What to produce:
Copy all lines holding the word "constraint" from the entries.

[Saved entries]
# # # # # # #

`config.mk`:
```
export PLATFORM = sky130hd
export DESIGN_NAME = mem_port_arbiter
export DESIGN_NICKNAME = d
export VERILOG_FILES = /design/src/rtl/mem_arb_pkg.sv /design/src/rtl/mem_arb_wait_cnt.sv /design/src/rtl/mem_port_arbiter.sv
export SDC_FILE = /design/constraint.sdc
export NUM_CORES = 1
export LEC_CHECK = 0
export BUFFER_PORTS_ARGS = -buffer_cell sky130_fd_sc_hd__buf_2
export CAP_MARGIN = 20
export CORE_UTILIZATION = 48
export CTS_CLUSTER_DIAMETER = 30
export DETAILED_ROUTE_END_ITERATION = 12
export PLACE_DENSITY_LB_ADDON = 0.1
export SLEW_MARGIN = 40
export SYNTH_ARGS = -nofsm -noshare
export SYNTH_HDL_FRONTEND = slang
export SYNTH_SLANG_ARGS = --single-unit
```
`constraint.sdc`:
```
create_clock -name clock -period 2.24 [get_ports clock]
set_input_delay 0.112 -clock clock [delete_from_list [all_inputs] [get_ports clock]]
set_output_delay 0.112 -clock clock [all_outputs]
set_load 0.005 [all_outputs]
```
`src/rtl/mem_arb_pkg.sv`:
```
// rtl/mem_arb_pkg.sv - shared state encodings and widths for the memory port arbiter
package mem_arb_pkg;

  // Width of the wait-state counter (WAIT_CYCLES range 0..15)
  localparam int WAIT_W = 4;

  typedef enum logic [1:0] {
    IDLE   = 2'b00,
    BUSY_F = 2'b01,
    BUSY_D = 2'b10
  } arb_state_e;

endpackage

```
`src/rtl/mem_arb_wait_cnt.sv`:
```
// rtl/mem_arb_wait_cnt.sv - loadable down-counter with zero flag for memory wait states
module mem_arb_wait_cnt
  import mem_arb_pkg::*;
#(
  parameter int W = WAIT_W
) (
  input  logic         i_clk,
  input  logic         i_rst_n,
  input  logic         i_load,
  input  logic [W-1:0] i_load_val,
  input  logic         i_dec,
  output logic         o_zero
);

  logic [W-1:0] r_cnt;

  // Load on grant, then count down once per busy cycle, holding at zero
  always_ff @(posedge i_clk or negedge i_rst_n) begin
    if (!i_rst_n) begin
      r_cnt <= '0;
    end else if (i_load) begin
      r_cnt <= i_load_val;
    end else if (i_dec && (r_cnt != '0)) begin
      r_cnt <= r_cnt - 1'b1;
    end
  end

  assign o_zero = (r_cnt == '0);

endmodule

```
`src/rtl/mem_port_arbiter.sv`:
```
// rtl/mem_port_arbiter.sv - shares the single-ported memory between fetch and load/store
// Optional feature macro: MEM_ARB_STARVE_GUARD_EN (forces a fetch grant after STARVE_MAX data grants)
module mem_port_arbiter
  import mem_arb_pkg::*;
#(
  parameter int ADDR_W      = 8,
  parameter int DATA_W      = 8,
  parameter int WAIT_CYCLES = 1,
  parameter int STARVE_MAX  = 4
) (
  input  logic              clock,
  input  logic              reset,
  input  logic              fetch_req,
  input  logic [ADDR_W-1:0] fetch_addr,
  output logic              fetch_gnt,
  output logic              fetch_valid,
  output logic [DATA_W-1:0] fetch_rdata,
  output logic              fetch_stall,
  input  logic              data_req,
  input  logic              data_we,
  input  logic [ADDR_W-1:0] data_addr,
  input  logic [DATA_W-1:0] data_wdata,
  output logic              data_gnt,
  output logic              data_valid,
  output logic [DATA_W-1:0] data_rdata,
  output logic [ADDR_W-1:0] mem_addr,
  output logic [DATA_W-1:0] mem_wdata,
  output logic              mem_read,
  output logic              mem_write,
  input  logic [DATA_W-1:0] mem_rdata
);

  arb_state_e        r_state;
  logic              r_fetch_gnt;
  logic              r_fetch_valid;
  logic [DATA_W-1:0] r_fetch_rdata;
  logic              r_data_gnt;
  logic              r_data_valid;
  logic [DATA_W-1:0] r_data_rdata;
  logic [ADDR_W-1:0] r_mem_addr;
  logic [DATA_W-1:0] r_mem_wdata;
  logic              r_mem_read;
  logic              r_mem_write;

  logic w_idle;
  logic w_force_fetch;
  logic w_grant_d;
  logic w_grant_f;
  logic w_wait_zero;

  assign w_idle = (r_state == IDLE);

`ifdef MEM_ARB_STARVE_GUARD_EN
  localparam int STARVE_W = (STARVE_MAX < 1) ? 1 : $clog2(STARVE_MAX + 1);

  logic [STARVE_W-1:0] r_starve_cnt;

  // Only force fetch while it is actually requesting, so a stale count never blocks data
  assign w_force_fetch = fetch_req & (r_starve_cnt == STARVE_W'(STARVE_MAX));

  // Count data grants that overtake a waiting fetch; cleared by a fetch grant or an idle fetch side
  always_ff @(posedge clock or negedge reset) begin
    if (!reset) begin
      r_starve_cnt <= '0;
    end else if (!fetch_req || w_grant_f) begin
      r_starve_cnt <= '0;
    end else if (w_grant_d) begin
      r_starve_cnt <= r_starve_cnt + 1'b1;
    end
  end
`else
  assign w_force_fetch = 1'b0;

  // STARVE_MAX only takes effect when the starve guard is built in
  if (STARVE_MAX < 0) begin : g_starve_unused
  end
`endif

  assign w_grant_d = w_idle & data_req & ~w_force_fetch;
  assign w_grant_f = w_idle & fetch_req & (~data_req | w_force_fetch);

  mem_arb_wait_cnt #(
    .W (WAIT_W)
  ) u_wait_cnt (
    .i_clk      (clock),
    .i_rst_n    (reset),
    .i_load     (w_grant_d | w_grant_f),
    .i_load_val (WAIT_W'(WAIT_CYCLES)),
    .i_dec      (~w_idle),
    .o_zero     (w_wait_zero)
  );

  // Access sequencer: grant, hold strobes through the wait states, then capture and pulse valid
  always_ff @(posedge clock or negedge reset) begin
    if (!reset) begin
      r_state       <= IDLE;
      r_fetch_gnt   <= 1'b0;
      r_fetch_valid <= 1'b0;
      r_fetch_rdata <= '0;
      r_data_gnt    <= 1'b0;
      r_data_valid  <= 1'b0;
      r_data_rdata  <= '0;
      r_mem_addr    <= '0;
      r_mem_wdata   <= '0;
      r_mem_read    <= 1'b0;
      r_mem_write   <= 1'b0;
    end else begin
      r_fetch_gnt   <= 1'b0;
      r_fetch_valid <= 1'b0;
      r_data_gnt    <= 1'b0;
      r_data_valid  <= 1'b0;
      case (r_state)
        IDLE: begin
          if (w_grant_d) begin
            r_state     <= BUSY_D;
            r_data_gnt  <= 1'b1;
            r_mem_addr  <= data_addr;
            r_mem_wdata <= data_wdata;
            r_mem_read  <= ~data_we;
            r_mem_write <= data_we;
          end else if (w_grant_f) begin
            r_state     <= BUSY_F;
            r_fetch_gnt <= 1'b1;
            r_mem_addr  <= fetch_addr;
            r_mem_wdata <= '0;
            r_mem_read  <= 1'b1;
            r_mem_write <= 1'b0;
          end
        end
        BUSY_F: begin
          if (w_wait_zero) begin
            r_state       <= IDLE;
            r_fetch_rdata <= mem_rdata;
            r_fetch_valid <= 1'b1;
            r_mem_read    <= 1'b0;
            r_mem_write   <= 1'b0;
          end
        end
        BUSY_D: begin
          if (w_wait_zero) begin
            r_state      <= IDLE;
            // Writes leave the last load value in place
            if (r_mem_read) begin
              r_data_rdata <= mem_rdata;
            end
            r_data_valid <= 1'b1;
            r_mem_read   <= 1'b0;
            r_mem_write  <= 1'b0;
          end
        end
        default: begin
          r_state     <= IDLE;
          r_mem_read  <= 1'b0;
          r_mem_write <= 1'b0;
        end
      endcase
    end
  end

  assign fetch_gnt   = r_fetch_gnt;
  assign fetch_valid = r_fetch_valid;
  assign fetch_rdata = r_fetch_rdata;
  assign fetch_stall = fetch_req & ~r_fetch_valid;
  assign data_gnt    = r_data_gnt;
  assign data_valid  = r_data_valid;
  assign data_rdata  = r_data_rdata;
  assign mem_addr    = r_mem_addr;
  assign mem_wdata   = r_mem_wdata;
  assign mem_read    = r_mem_read;
  assign mem_write   = r_mem_write;

endmodule

```
==> flow_metrics.env <==
export IMPL_outcome="complete, no violations"
export IMPL_grt_pass1_vias=1521
export IMPL_num_rows=23
export IMPL_clock_latency_ns=0.29
export IMPL_hold_viol_final=0
export IMPL_p_leak_nw=1.30
export IMPL_internal_power_w=0.00216
export IMPL_die_h_um=66.8
export IMPL_vias=1512
export IMPL_synth_ff_latch_count=44
export IMPL_dr_first_iter_drc_count=52
export IMPL_netlist_top_cells_count="dfrtp_1, mux2_2, a22o_1, a21oi_1, inv_1"
export IMPL_layout_nets=274
export IMPL_dp_hpwl_um=3190
export IMPL_power_switching_w=0.00116
export IMPL_die_area_mm2=0.00446
export IMPL_ir_drop_mv=0.655
export IMPL_n_fill_cell=333
export IMPL_total_power_w=0.00332
export IMPL_drc=0
export IMPL_via_per_inst=5.38
export IMPL_io_buffer_count=75
export IMPL_cts_tree="done"
export IMPL_final_setup_viol_count=0
export IMPL_grt_start_max_net_pins=45
export IMPL_path_delay_family="buffers and inverters"
export IMPL_max_slew_worst_pin_slew_ns=0.552
export IMPL_rsz0062_at_grt="false"
export IMPL_synth_top_area_share_pct=54.7
export IMPL_hp_class="input port to flop"
export IMPL_die_w_um=66.8
export IMPL_swShare_pct=34.9
export IMPL_path_clk_slew_ns=0.08
export IMPL_critPathKind="flop to flop"
export IMPL_use_met1_pct=25.2
export IMPL_drtPass1Iterations=4
export IMPL_cp_required_ns=2.41
export IMPL_crit_buf_inv=2
export IMPL_fin_crit_ns=1.88
export IMPL_htree_levels=2
export IMPL_wirelength_um=4400
export IMPL_p_comb_share_pct=44.9
export IMPL_yosys_top_cells_area="dfrtp_1, mux2_2, a22o_1"
export IMPL_final_max_slew_viol_count=0
export IMPL_p_per_area_mw_per_mm2=1330
export IMPL_finalCritPeriodShare_pct=84.1
export IMPL_clkPwrFrac_pct=14.0
export IMPL_fin_worst_skew_ns=0.00742
export IMPL_drive_above_1_share_pct=51.5
export IMPL_numCtsBuffers=5
export IMPL_use_met3_pct=4.62
export IMPL_syn_inst=152
export IMPL_synthArstFlopShare_pct=100
export IMPL_max_cap_viol_count=0
export IMPL_synth_edf_count=0
export IMPL_gr_usage_met2_pct=37.2
export IMPL_overflow=0
export IMPL_grt_use_total_pct=21.6
export IMPL_antenna_found_initial=0
export IMPL_root_buffer="clkbuf_8"
export IMPL_clock_sink_count=44
export IMPL_ys_warn_count=0
export IMPL_setup_tns_ns=0
export IMPL_io_pins=76
export IMPL_synth_area_mm2=0.00201
export IMPL_wire_per_inst_um=15.7
export IMPL_yosysUniqueCellTypes=33
export IMPL_grt_busiest_layer="met2"
export IMPL_max_slew_margin_pct=63.0
export IMPL_coreArea_mm2=0.00400
export IMPL_crit_top_cell="inv_1"
export IMPL_start_util_pct=50.3
export IMPL_yosys_area_top_type="dfrtp_1"
export IMPL_crit_path_cell_trace="inv_1, ha_1, inv_1, a21oi_1, or4_1"
export IMPL_synth_most_common_cell="dfrtp_1"
export IMPL_syn_mean_instance_area_um2=13.2
export IMPL_place_gp_congestion=0.817
export IMPL_diodes=0
export IMPL_cp_end_kind="flop"
export IMPL_cp_arrival_ns=2.05
export IMPL_drtAntennaViolNets=0
export IMPL_path_max_fanout=15
export IMPL_cp_slowest_stage_delay_ns=0.48
export IMPL_startpoint_type="flop"
export IMPL_area_growth_pct=24.6
export IMPL_yosysSeqAreaShare_pct=54.7
export IMPL_p_seq_share_pct=41.1
export IMPL_synth_ff_type="dfrtp_1"
export IMPL_grt_pass1_wl_um=7000
export IMPL_max_freq_ghz=0.531
export IMPL_cts_buffer_depth=2
export IMPL_syn_num_nets=195
export IMPL_critPathSlowestCell="or4_1"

# # # # # # #

Completed task:
export SDC_FILE = /design/constraint.sdc
`constraint.sdc`:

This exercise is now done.